The case was brought to the High Court in 2002, where the granting of an order preventing further prosecution of the appellant was refused. During the High Court hearing the DPP decided not to proceed with charges that occurred before the appellant was fourteen years old, as Irish law at the time did not recognise that a male under that age was capable of sexual intercourse. The DPP proceeded with all other charges. The High Court judge noted that The fact that a young person commits a crime and delay occurs does not of itself per se confer immunity from prosecution. If the delay does not occur through any fault of the State and is explicable and reasonable from the point of view of the alleged victim and if the accused's ability to defend himself is not so impaired that [there] would be a real and serious risk of an unfair trial, then the trial should go ahead. In this case I find no reason why the trial should be prohibited.The appellant appealed to the Supreme Court.

== Holding of the Supreme Court ==

Keane CJ delivered the only written judgment for the Supreme Court (with which the other judges agreed). The court stated that a period of "inordinate delay" existed in the seven-year period from when the Garda Síochána were aware of the allegations in 1992 until 25 May 1999 when the man was charged. The nature of the offences were described as "a form of sexual experimentation between two children under the age of ten and continued for a relatively short time after the applicant had reached the stage at which, in the eyes of the law, his actions attracted the same degree of criminal responsibility as adults." It was also noted that the alleged activities did not cause the appellant's sister to suffer significant long-term psychological damage, according to a psychologists' report.

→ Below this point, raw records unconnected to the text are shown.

File: config.mk
export PLATFORM = sky130hd
export DESIGN_NAME = crossbar_shift_scheduler_flat
export DESIGN_NICKNAME = d
export VERILOG_FILES = /design/src/rtl/crossbar_pkg.sv /design/src/rtl/crossbar_shift_scheduler_if.sv /design/src/rtl/crossbar_rr_shift_pick.sv /design/src/rtl/crossbar_shift_scheduler.sv /design/src/flat_wrapper.sv
export SDC_FILE = /design/constraint.sdc
export NUM_CORES = 1
export LEC_CHECK = 0
export ABC_AREA = 1
export BUFFER_PORTS_ARGS = -buffer_cell sky130_fd_sc_hd__buf_2
export CAP_MARGIN = 20
export CELL_PAD_IN_SITES_DETAIL_PLACEMENT = 2
export CELL_PAD_IN_SITES_GLOBAL_PLACEMENT = 2
export CORE_UTILIZATION = 30
export DETAILED_ROUTE_END_ITERATION = 16
export GPL_ROUTABILITY_DRIVEN = 0
export PLACE_DENSITY_LB_ADDON = 0.1
export SLEW_MARGIN = 40
export SYNTH_ARGS = -nofsm -noshare
export SYNTH_HDL_FRONTEND = slang
export SYNTH_SLANG_ARGS = --single-unit
File: constraint.sdc
create_clock -name clk -period 6.57 [get_ports clk]
set_input_delay 0.3285 -clock clk [delete_from_list [all_inputs] [get_ports clk]]
set_output_delay 0.3285 -clock clk [all_outputs]
set_load 0.1 [all_outputs]
## config.mk

```make
export PLATFORM = sky130hd
export DESIGN_NAME = matrix_key_emulator_flat
export DESIGN_NICKNAME = d
export VERILOG_FILES = /design/src/rtl/matrix_key_emulator_if.sv /design/src/rtl/matrix_key_emulator.sv /design/src/flat_wrapper.sv
export SDC_FILE = /design/constraint.sdc
export NUM_CORES = 1
export LEC_CHECK = 0
export CORE_MARGIN = 5
export CORE_UTILIZATION = 45
export CTS_BUF_LIST = sky130_fd_sc_hd__clkbuf_16
export DETAILED_ROUTE_END_ITERATION = 16
export GPL_ROUTABILITY_DRIVEN = 1
export PLACE_DENSITY_LB_ADDON = 0.3
export SYNTH_ARGS = -nofsm -noshare
export SYNTH_HDL_FRONTEND = slang
export SYNTH_SLANG_ARGS = --single-unit
```

## constraint.sdc

```tcl
create_clock -name clk -period 3 [get_ports clk]
set_input_delay 0.45 -clock clk [delete_from_list [all_inputs] [get_ports clk]]
set_output_delay 0.45 -clock clk [all_outputs]
set_load 0.1 [all_outputs]
```
[src/rtl/edge_detect.sv]
// Registered rising-edge pulse generator for a synchronous button level.
module edge_detect (
    input  logic clk,
    input  logic rst_n,
    input  logic din,
    output logic rise
);

    logic din_d, din_q;

    assign din_d = din;

    always_ff @(posedge clk or negedge rst_n) begin
        if (!rst_n) din_q <= 1'b0;
        else        din_q <= din_d;
    end

    assign rise = din & ~din_q;

endmodule

[src/rtl/drop_controller.sv]
// Connect4 move engine: accepts a column drop, animates the falling token,
// commits it to the board and hands over the turn based on the detector verdict.
module drop_controller
    import connect4_pkg::*;
#(
    parameter int FALL_TICKS    = 1,
    parameter int SETTLE_CYCLES = 2
) (
    input  logic             clk,
    input  logic             reset,
    input  logic             drop,
    input  logic [1:0]       col_sel,
    input  logic [1:0]       game_status,
    output logic [CELLS-1:0] game_board,
    output logic [CELLS-1:0] player_cells,
    output logic             current_player,
    output logic [CELLS-1:0] falling_cell,
    output logic             busy,
    output logic             move_err
);

    localparam int MAXC = (FALL_TICKS > SETTLE_CYCLES) ? FALL_TICKS : SETTLE_CYCLES;
    localparam int CW   = $clog2(MAXC + 1);

    state_e           state_d, state_q;
    logic [1:0]       col_d, col_q;
    logic [1:0]       row_d, row_q;
    logic [CW-1:0]    cnt_d, cnt_q;
    logic [CELLS-1:0] board_d, board_q;
    logic [CELLS-1:0] cells_d, cells_q;
    logic             player_d, player_q;
    logic             err_d, err_q;
    logic             rise;
    logic [3:0]       cur_idx, below_idx;

    edge_detect u_drop_edge (
        .clk   (clk),
        .rst_n (reset),
        .din   (drop),
        .rise  (rise)
    );

    assign cur_idx   = idx(row_q, col_q);
    // wraps when row_q == 0, but that case is short-circuited below
    assign below_idx = idx(row_q - 2'd1, col_q);

    always_comb begin
        state_d  = state_q;
        col_d    = col_q;
        row_d    = row_q;
        cnt_d    = cnt_q;
        board_d  = board_q;
        cells_d  = cells_q;
        player_d = player_q;
        err_d    = 1'b0;
        case (state_q)
            IDLE: begin
                if (rise) begin
                    if (board_q[idx(2'd3, col_sel)]) begin
                        err_d = 1'b1;
                    end else begin
                        col_d   = col_sel;
                        row_d   = 2'd3;
                        cnt_d   = '0;
                        state_d = FALL;
                    end
                end
            end
            FALL: begin
                if (cnt_q == CW'(FALL_TICKS - 1)) begin
                    cnt_d = '0;
                    if (row_q == 2'd0 || board_q[below_idx]) state_d = PLACE;
                    else                                     row_d   = row_q - 2'd1;
                end else begin
                    cnt_d = cnt_q + CW'(1);
                end
            end
            PLACE: begin
                board_d[cur_idx] = 1'b1;
                cells_d[cur_idx] = player_q;
                cnt_d            = '0;
                state_d          = SETTLE;
            end
            SETTLE: begin
                // detector output is registered, so sample only after it has seen the commit
                if (cnt_q == CW'(SETTLE_CYCLES - 1)) begin
                    if (game_status == STILL_PLAYING) begin
                        player_d = ~player_q;
                        state_d  = IDLE;
                    end else begin
                        state_d  = OVER;
                    end
                end else begin
                    cnt_d = cnt_q + CW'(1);
                end
            end
            OVER:    state_d = OVER;
            default: state_d = IDLE;
        endcase
    end

    always_ff @(posedge clk or negedge reset) begin
        if (!reset) begin
            state_q  <= IDLE;
            col_q    <= '0;
            row_q    <= '0;
            cnt_q    <= '0;
            board_q  <= '0;
            cells_q  <= '0;
            player_q <= 1'b0;
            err_q    <= 1'b0;
        end else begin
            state_q  <= state_d;
            col_q    <= col_d;
            row_q    <= row_d;
            cnt_q    <= cnt_d;
            board_q  <= board_d;
            cells_q  <= cells_d;
            player_q <= player_d;
            err_q    <= err_d;
        end
    end

    always_comb begin
        falling_cell = '0;
        if (state_q == FALL || state_q == PLACE) falling_cell = CELLS'(1) << cur_idx;
    end

    assign game_board     = board_q;
    assign player_cells   = cells_q;
    assign current_player = player_q;
    assign busy           = (state_q != IDLE);
    assign move_err       = err_q;

endmodule
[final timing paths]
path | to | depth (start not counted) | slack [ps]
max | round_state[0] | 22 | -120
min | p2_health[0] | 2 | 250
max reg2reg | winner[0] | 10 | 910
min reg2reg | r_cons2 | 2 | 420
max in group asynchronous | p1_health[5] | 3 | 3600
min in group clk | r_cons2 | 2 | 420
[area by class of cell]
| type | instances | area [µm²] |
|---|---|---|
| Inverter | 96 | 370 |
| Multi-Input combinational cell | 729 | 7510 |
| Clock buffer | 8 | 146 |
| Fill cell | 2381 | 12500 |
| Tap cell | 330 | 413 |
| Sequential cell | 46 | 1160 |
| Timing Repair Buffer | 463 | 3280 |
[src/rtl/fword_ctrl.sv]
// fword_ctrl: selects a DDS phase-increment word (three presets or a
// stepped sweep) from a VIO mode key and hands each new word to the DDS
// config channel through a valid/ready handshake with a 1-deep pending slot.
module fword_ctrl #(
  parameter int                 FWORD_W   = 24,
  parameter logic [FWORD_W-1:0] F_PRESET0 = 24'd16777,
  parameter logic [FWORD_W-1:0] F_PRESET1 = 24'd167772,
  parameter logic [FWORD_W-1:0] F_PRESET2 = 24'd1677721,
  parameter logic [FWORD_W-1:0] F_MIN     = 24'd16777,
  parameter logic [FWORD_W-1:0] F_MAX     = 24'd1677721,
  parameter logic [FWORD_W-1:0] F_STEP    = 24'd16777,
  parameter int                 DWELL     = 50000
) (
  input  logic               sys_clk,
  input  logic               rst_n,
  input  logic [1:0]         key_PINC,
  output logic               m_axis_config_tvalid,
  input  logic               m_axis_config_tready,
  output logic [FWORD_W-1:0] m_axis_config_tdata,
  output logic [FWORD_W-1:0] fword,
  output logic               sweep_wrap
);

  localparam int CNT_W = (DWELL > 1) ? $clog2(DWELL) : 1;
  localparam logic [CNT_W-1:0] DWELL_LAST = CNT_W'(DWELL - 1);

  typedef enum logic [1:0] {
    S_INIT = 2'b00,
    S_IDLE = 2'b01,
    S_SEND = 2'b10
  } state_t;

  logic [1:0]         key_meta_q;
  logic [1:0]         key_s_q;
  logic [FWORD_W-1:0] sweep_q, sweep_d;
  logic [CNT_W-1:0]   dwell_q, dwell_d;
  logic               wrap_q, wrap_d;
  logic [FWORD_W:0]   sum_s;
  logic [FWORD_W-1:0] target_s;
  logic [FWORD_W-1:0] fword_q;
  logic               change_s;
  state_t             state_q, state_d;
  logic [FWORD_W-1:0] tdata_q, tdata_d;
  logic               pending_q, pending_d;
  logic               tvalid_q, tvalid_d;

  // Two-flop synchronizer for the asynchronous VIO key.
  always_ff @(posedge sys_clk or negedge rst_n) begin
    if (!rst_n) begin
      key_meta_q <= 2'b00;
      key_s_q    <= 2'b00;
    end else begin
      key_meta_q <= key_PINC;
      key_s_q    <= key_meta_q;
    end
  end

  // Sum is one bit wider so a carry-out also counts as passing F_MAX.
  assign sum_s = {1'b0, sweep_q} + {1'b0, F_STEP};

  // Sweep next state: held at F_MIN outside mode 11, so every entry restarts.
  always_comb begin
    sweep_d = sweep_q;
    dwell_d = dwell_q;
    wrap_d  = 1'b0;
    if (key_s_q != 2'b11) begin
      sweep_d = F_MIN;
      dwell_d = '0;
    end else if (dwell_q == DWELL_LAST) begin
      dwell_d = '0;
      if (sum_s > {1'b0, F_MAX}) begin
        sweep_d = F_MIN;
        wrap_d  = 1'b1;
      end else begin
        sweep_d = sum_s[FWORD_W-1:0];
      end
    end else begin
      dwell_d = dwell_q + CNT_W'(1);
    end
  end

  // Sweep register, dwell counter and wrap pulse.
  always_ff @(posedge sys_clk or negedge rst_n) begin
    if (!rst_n) begin
      sweep_q <= F_MIN;
      dwell_q <= '0;
      wrap_q  <= 1'b0;
    end else begin
      sweep_q <= sweep_d;
      dwell_q <= dwell_d;
      wrap_q  <= wrap_d;
    end
  end

  // Target word selected by the synchronized mode.
  always_comb begin
    target_s = F_PRESET0;
    case (key_s_q)
      2'b00:   target_s = F_PRESET0;
      2'b01:   target_s = F_PRESET1;
      2'b10:   target_s = F_PRESET2;
      2'b11:   target_s = sweep_q;
      default: target_s = F_PRESET0;
    endcase
  end

  // fword changes on the next edge whenever the target differs from it.
  assign change_s = (target_s != fword_q);

  // Handshake FSM next state; tdata always loads the word fword is taking.
  always_comb begin
    state_d   = state_q;
    tdata_d   = tdata_q;
    pending_d = pending_q;
    case (state_q)
      S_INIT: begin
        state_d   = S_SEND;
        tdata_d   = target_s;
        pending_d = 1'b0;
      end
      S_IDLE: begin
        if (change_s) begin
          state_d = S_SEND;
          tdata_d = target_s;
        end else begin
          state_d = S_IDLE;
        end
      end
      S_SEND: begin
        if (m_axis_config_tready) begin
          if (pending_q || change_s) begin
            // Reissue the latest word right after the accepted one.
            state_d   = S_SEND;
            tdata_d   = target_s;
            pending_d = 1'b0;
          end else begin
            state_d = S_IDLE;
          end
        end else begin
          // Stalled: keep tdata stable, remember that a newer word exists.
          if (change_s) begin
            pending_d = 1'b1;
          end else begin
            pending_d = pending_q;
          end
        end
      end
      default: begin
        state_d   = S_INIT;
        tdata_d   = '0;
        pending_d = 1'b0;
      end
    endcase
    tvalid_d = (state_d == S_SEND);
  end

  // FSM state, output word, pending flag and registered tvalid.
  always_ff @(posedge sys_clk or negedge rst_n) begin
    if (!rst_n) begin
      state_q   <= S_INIT;
      tdata_q   <= '0;
      pending_q <= 1'b0;
      tvalid_q  <= 1'b0;
      fword_q   <= '0;
    end else begin
      state_q   <= state_d;
      tdata_q   <= tdata_d;
      pending_q <= pending_d;
      tvalid_q  <= tvalid_d;
      fword_q   <= target_s;
    end
  end

  assign m_axis_config_tvalid = tvalid_q;
  assign m_axis_config_tdata  = tdata_q;
  assign fword                = fword_q;
  assign sweep_wrap           = wrap_q;

endmodule

[config.mk]
export PLATFORM = sky130hd
export DESIGN_NAME = fword_ctrl
export DESIGN_NICKNAME = d
export VERILOG_FILES = /design/src/rtl/fword_ctrl.sv
export SDC_FILE = /design/constraint.sdc
export NUM_CORES = 1
export LEC_CHECK = 0
export CAP_MARGIN = 10
export CORE_UTILIZATION = 45
export CTS_CLUSTER_SIZE = 20
export DETAILED_ROUTE_END_ITERATION = 12
export GPL_ROUTABILITY_DRIVEN = 0
export PLACE_DENSITY = 0.68
export SETUP_SLACK_MARGIN = 0.5
export SYNTH_ARGS = -nofsm -noshare
export SYNTH_HDL_FRONTEND = slang
export SYNTH_SLANG_ARGS = --single-unit
[constraint.sdc]
create_clock -name sys_clk -period 2.49 [get_ports sys_clk]
set_input_delay 0.3735 -clock sys_clk [delete_from_list [all_inputs] [get_ports sys_clk]]
set_output_delay 0.3735 -clock sys_clk [all_outputs]
set_load 0.02 [all_outputs]
==> impl_metrics.ini <==
[worst_setup_path]
crit_path_end_kind = flop
reg2reg_depth = 13
cp_max_fo = 7
worstSetupEndpoint = sweep_q[13]$_DFFE_PN0P_
crit_path_start = sweep_q[3]$_DFFE_PN1P_
start_kind = flop
crit_required_ns = 2.76
r2r_setup_slack_ns = -0.23
r2r-end = sweep_q[13]$_DFFE_PN0P_
arrival_ns = 2.99
r2r-start = sweep_q[3]$_DFFE_PN1P_
worstSetupPathType = reg -> reg

[final_layout]
diodes = 0
fin_nets = 767
final_util_pct = 66.1
final_cell_mix = 95 x buf_4, 86 x dfrtp_1, 55 x nor2_1
final_common_cell = buf_4
drive_above_1_share_pct = 31.9
synthToLayoutAreaGrowth_pct = 42.5
final_cells = 932

[floorplanning]
die_area_um2 = 12900
num_io_pins = 55
row_count = 40
die_width_um = 114
initial_core_util_pct = 46.4
die_h_um = 114
core_um2 = 12100

[routing]
postRouteAntennaNets = 0
wl_per_cell_um = 17.8
drt_iter0_drc = 347
via_per_inst = 5.72
drt-total-wl_mm = 16.6
num_vias = 5329
drt_pass1_iterations = 5
drc_errors = 0

[yosys]
yosysWarnings = 0
yosysSeqAreaShare_pct = 43.3
synth.cell_area_um2 = 5620
syn_nets = 621
synth_edf_count = 0
synth-seq-cells = 97
ys_async_sr_fraction_pct = 100
ys_types = 82
syn_avg_cell_area_um2 = 9.16
syn_inst = 613
synthFlopType = dfrtp_1

[global_route]
gr-total-overflow = 0
grt_pass1_vias = 5276
gr-usage-all-layers_pct = 26.2
grt_first_pass_wirelength_mm = 26.3
antenna_found_initial = 0
grt_start_max_net_pins = 46

[sta]
fin_ws_ns = -0.227
relSlewSlack_pct = 35.3
tightestPinTransition_ns = 0.963
slew_violations = 0
fin_skew_ns = 0.00998
final_hold_viol_count = 0
finalSetupTns_ns = -4.92
min_period_over_period_pct = 109
setup_viol = 46
finalCriticalPeriod_ns = 2.72
fmax_mhz = 368
rsz0062_at_grt = true

[flow_run]
cap_violations = 0

[placed_design]
place_inst = 886
port_buffers = 54
hpwl_mm = 11.2

[clock_tree]
cts_htree_levels = 3
clock_latency_ns = 0.36
cts-root-buf = clkbuf_16
ctsHoldBuffers = 0
cts_tree = built
cts_sinks = 97
cts_made_buffers = 9
ctsLongestPathBuffers = 2
clk_pin_slew_worst_paths_ns = 0.07

[power]
p_leak_nw = 3.46
vdd_drop_max_uv = 400
power_density_nw_per_um2 = 439

[run_status]
status = finished, violations left
failed_checks = setup timing

[hold_path]
hold_path.class = in -> async
[cell usage after synthesis (6+ instances only)]
cell type | n | area (µm²)
a21oi_1 | 26 | 130
a21o_1 | 6 | 45.0
nor3_1 | 9 | 45.0
buf_2 | 14 | 70.1
buf_4 | 7 | 52.6
o21ai_0 | 23 | 115
xor2_1 | 12 | 105
nor2_1 | 59 | 221
xnor2_1 | 17 | 149
a31oi_1 | 10 | 62.6
inv_1 | 35 | 131
o21ai_1 | 17 | 85.1
clkbuf_1 | 17 | 63.8
and2_1 | 8 | 50.1
dfrtp_1 | 92 | 2300
nand2_1 | 57 | 214
and3_1 | 15 | 93.8
nand2b_1 | 18 | 113
nand3_1 | 31 | 155
o2bb2ai_1 | 19 | 166
[layout make-up]
cell class              instances  area, µm²
clock buffers                  10        239
well taps                     168        210
fillers                       961       4110
repair buffers                175       1630
clock inverters                 6       76.3
inverters                      35        131
multi-input cells             441       3280
flip-flops and latches         97       2440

Mr Justice Keane also noted the "bewildering contradiction" between the statement of the appellant, in which it was stated that sexual intercourse continued with his sister until she was nineteen years of age, and the statement of the appellant's sister, in which it was stated that the alleged activity ceased when she was twelve years old. Emphasising the importance of a speedy trial, the court concluded: I am satisfied that, in this case, the nature of the offences with which the [appellant] is now charged coupled with the inordinate and wholly unjustifiable delay in bringing them to trial renders this a case in which the constitutional right of the applicant to a reasonably expeditious trial outweighs any conceivable public interest there might be in the prosecution of the alleged offences.The court allowed the appeal and substituted the High Court's order for an order prohibiting the DPP from proceeding with the prosecution.